International Construction Review
August 3, 2006
A Chinese official named construction, land acquisition and the privatisation of state enterprises as prime fields for corruption in China, adding that the problem also extended to other sectors, including electric power and environmental protection.
Construction, land acquisition and the privatisation of State enterprises were named as prime fields for corruption by Li Yubin, deputy director of China’s leading group on combating commercial bribery under the Central Committee of the Communist Party, in a statement expressing the Government’s concern over the spread of bribery into almost every field of commercial endeavour.
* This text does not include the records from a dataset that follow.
Context: an optimization exercise on an open-source flow, tuned for small area, a short achievable clock period and few clock cycles. The choices shown serve that exercise and are no tape-out recipe. Function was checked by simulation only, so behaviour that the tests miss may differ from the original. Power figures rest on the tool's default switching activity, not on a simulated workload.

==> flow/design.v <==
module hcid_tlcorr (
    input  wire [7:0] c,
    output wire [7:0] t
);
    wire [4:0] k    = c[4:0];
    wire [3:0] d    = c[3:0];
    wire lr   = (c[7:6] == 2'b01) && (k != 5'd0) && (k <= 5'd26);   
    wire lo   = lr && c[5];                                           
    wire dig  = (c[7:4] == 4'b0011) && (d <= 4'd9);                   
    wire is_l = (k == 5'd12);                                         
    wire d39  = dig && (d >= 4'd3);
    wire era    = !(lr || dig);
    wire letter = !d39;
    wire upper  = letter && !(lo && !is_l);
    wire [4:0] sl  = is_l ? 5'd8 : (k < 5'd12) ? k - 5'd1 : k - 5'd2;
    wire [4:0] sd  = (d == 4'd0) ? 5'd13 : (d == 4'd1) ? 5'd8 : (d == 4'd2) ? 5'd24 : {1'b0, d} + 5'd22;
    wire [4:0] sym = lr ? sl : dig ? sd : 5'd0;
    assign t = {era, upper, letter, sym};
endmodule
The problem, he said, extended to government procurement, purchase and sale of medical goods, resources development, bank lending, trade in securities and futures, commercial insurance, publishing, telecommunications, electric power, sport and environmental protection. Li Yubin is reported by the Xinhua news agency as saying that during the past twelve months his group uncovered nearly 7,000 cases of commercial bribery involving some 2,000 billion yuan of illicit money. At the current rate of exchange this would be equivalent to US$250 billion. … Li Jinhua, head of the national audit office, warned people that as the central government is increasing funding for development of rural areas, national and local audit offices would intensify the auditing of such expenditures. Known in China as the “iron-face auditor”, Li Jinhua created a sensation when three years ago he criticised four government departments in strong terms for large-scale embezzlement, also revealing misappropriation of disaster relief funds.